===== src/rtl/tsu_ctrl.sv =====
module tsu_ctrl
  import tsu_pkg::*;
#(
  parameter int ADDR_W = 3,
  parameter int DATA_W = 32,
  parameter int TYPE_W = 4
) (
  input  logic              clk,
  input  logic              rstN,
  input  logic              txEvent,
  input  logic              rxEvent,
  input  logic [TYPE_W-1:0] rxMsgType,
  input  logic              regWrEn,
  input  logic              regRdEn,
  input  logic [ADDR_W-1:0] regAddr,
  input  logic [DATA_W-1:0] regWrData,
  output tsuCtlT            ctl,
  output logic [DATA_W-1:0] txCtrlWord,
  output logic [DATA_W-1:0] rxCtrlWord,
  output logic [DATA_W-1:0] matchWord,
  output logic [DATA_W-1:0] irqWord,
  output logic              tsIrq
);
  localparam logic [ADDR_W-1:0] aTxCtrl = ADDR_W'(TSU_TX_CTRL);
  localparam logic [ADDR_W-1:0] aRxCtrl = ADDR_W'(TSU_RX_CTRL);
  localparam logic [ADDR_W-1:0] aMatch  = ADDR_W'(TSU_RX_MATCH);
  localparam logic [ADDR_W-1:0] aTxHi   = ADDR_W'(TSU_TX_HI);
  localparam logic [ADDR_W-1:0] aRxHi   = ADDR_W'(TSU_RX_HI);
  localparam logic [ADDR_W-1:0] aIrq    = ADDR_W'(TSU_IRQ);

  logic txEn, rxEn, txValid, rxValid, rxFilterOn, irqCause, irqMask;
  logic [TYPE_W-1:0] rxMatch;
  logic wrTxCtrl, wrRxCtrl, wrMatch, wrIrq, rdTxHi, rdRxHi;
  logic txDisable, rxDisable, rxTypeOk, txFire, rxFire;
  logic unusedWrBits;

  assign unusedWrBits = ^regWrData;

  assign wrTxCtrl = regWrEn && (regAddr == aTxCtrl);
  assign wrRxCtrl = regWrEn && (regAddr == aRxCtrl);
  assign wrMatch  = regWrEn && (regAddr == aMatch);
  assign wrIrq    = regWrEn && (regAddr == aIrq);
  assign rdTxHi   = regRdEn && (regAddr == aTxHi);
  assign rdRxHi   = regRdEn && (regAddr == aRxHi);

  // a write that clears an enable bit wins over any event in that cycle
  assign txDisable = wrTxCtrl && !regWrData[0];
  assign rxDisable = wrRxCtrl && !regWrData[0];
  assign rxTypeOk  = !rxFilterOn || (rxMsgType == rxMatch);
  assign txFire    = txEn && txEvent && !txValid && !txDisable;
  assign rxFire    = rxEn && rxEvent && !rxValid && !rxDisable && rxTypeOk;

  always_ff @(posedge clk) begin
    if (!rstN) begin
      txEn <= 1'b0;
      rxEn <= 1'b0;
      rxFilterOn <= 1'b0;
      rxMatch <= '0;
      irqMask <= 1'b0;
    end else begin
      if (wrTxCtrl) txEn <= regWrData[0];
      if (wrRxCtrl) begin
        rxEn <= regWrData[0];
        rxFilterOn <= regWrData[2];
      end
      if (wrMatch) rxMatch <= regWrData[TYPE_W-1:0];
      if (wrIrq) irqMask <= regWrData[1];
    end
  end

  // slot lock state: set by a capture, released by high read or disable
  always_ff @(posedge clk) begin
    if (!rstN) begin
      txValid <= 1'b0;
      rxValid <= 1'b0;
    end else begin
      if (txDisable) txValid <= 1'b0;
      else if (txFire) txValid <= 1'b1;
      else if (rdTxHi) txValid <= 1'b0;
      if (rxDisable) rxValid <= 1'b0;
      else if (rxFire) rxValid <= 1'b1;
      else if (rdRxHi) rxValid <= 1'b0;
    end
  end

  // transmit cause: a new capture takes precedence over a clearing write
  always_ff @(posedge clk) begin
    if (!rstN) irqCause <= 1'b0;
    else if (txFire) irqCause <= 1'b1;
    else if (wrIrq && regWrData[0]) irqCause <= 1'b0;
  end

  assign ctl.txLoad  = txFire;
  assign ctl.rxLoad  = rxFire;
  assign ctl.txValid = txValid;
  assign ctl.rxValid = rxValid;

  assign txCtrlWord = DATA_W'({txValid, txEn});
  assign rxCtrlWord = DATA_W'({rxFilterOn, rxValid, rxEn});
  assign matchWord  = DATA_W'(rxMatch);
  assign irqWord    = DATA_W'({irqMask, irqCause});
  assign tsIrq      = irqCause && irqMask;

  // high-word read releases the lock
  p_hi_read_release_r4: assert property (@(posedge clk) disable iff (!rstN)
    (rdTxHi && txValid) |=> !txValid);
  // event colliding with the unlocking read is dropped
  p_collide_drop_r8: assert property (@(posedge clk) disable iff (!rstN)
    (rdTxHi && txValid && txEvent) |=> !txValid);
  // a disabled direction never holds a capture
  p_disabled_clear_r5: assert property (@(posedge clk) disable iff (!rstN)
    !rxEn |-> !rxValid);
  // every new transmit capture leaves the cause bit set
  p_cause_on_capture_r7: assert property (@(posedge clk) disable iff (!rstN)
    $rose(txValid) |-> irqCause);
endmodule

==

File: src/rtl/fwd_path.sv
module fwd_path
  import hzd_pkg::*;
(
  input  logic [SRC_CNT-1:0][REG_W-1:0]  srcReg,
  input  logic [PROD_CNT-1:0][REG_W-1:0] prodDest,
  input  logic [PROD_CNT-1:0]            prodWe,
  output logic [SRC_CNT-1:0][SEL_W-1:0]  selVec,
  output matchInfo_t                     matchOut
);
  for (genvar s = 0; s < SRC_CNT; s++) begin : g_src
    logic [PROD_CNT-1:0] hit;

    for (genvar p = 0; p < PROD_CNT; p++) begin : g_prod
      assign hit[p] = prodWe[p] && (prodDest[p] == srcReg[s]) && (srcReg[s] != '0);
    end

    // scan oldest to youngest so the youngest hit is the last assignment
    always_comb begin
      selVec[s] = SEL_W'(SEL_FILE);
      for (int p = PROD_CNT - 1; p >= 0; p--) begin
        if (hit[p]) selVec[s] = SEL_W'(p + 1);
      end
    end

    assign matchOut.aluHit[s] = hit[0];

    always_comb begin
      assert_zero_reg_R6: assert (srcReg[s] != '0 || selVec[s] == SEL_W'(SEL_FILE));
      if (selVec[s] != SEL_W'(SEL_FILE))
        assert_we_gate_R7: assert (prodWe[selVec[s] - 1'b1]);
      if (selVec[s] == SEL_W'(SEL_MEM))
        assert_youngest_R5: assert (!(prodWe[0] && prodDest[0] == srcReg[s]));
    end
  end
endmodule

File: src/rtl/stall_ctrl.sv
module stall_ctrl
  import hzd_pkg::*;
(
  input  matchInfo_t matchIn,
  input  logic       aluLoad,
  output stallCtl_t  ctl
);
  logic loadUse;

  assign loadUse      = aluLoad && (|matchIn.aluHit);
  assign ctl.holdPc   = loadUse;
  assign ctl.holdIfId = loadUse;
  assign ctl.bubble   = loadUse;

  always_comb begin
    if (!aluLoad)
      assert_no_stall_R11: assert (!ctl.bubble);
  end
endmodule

▶ **AIM OF THE EXERCISE**: Please report every line in the entries above that holds the string "rxMsgType".

▶ **SOLUTION**:
  input  logic [TYPE_W-1:0] rxMsgType,
  assign rxTypeOk  = !rxFilterOn || (rxMsgType == rxMatch);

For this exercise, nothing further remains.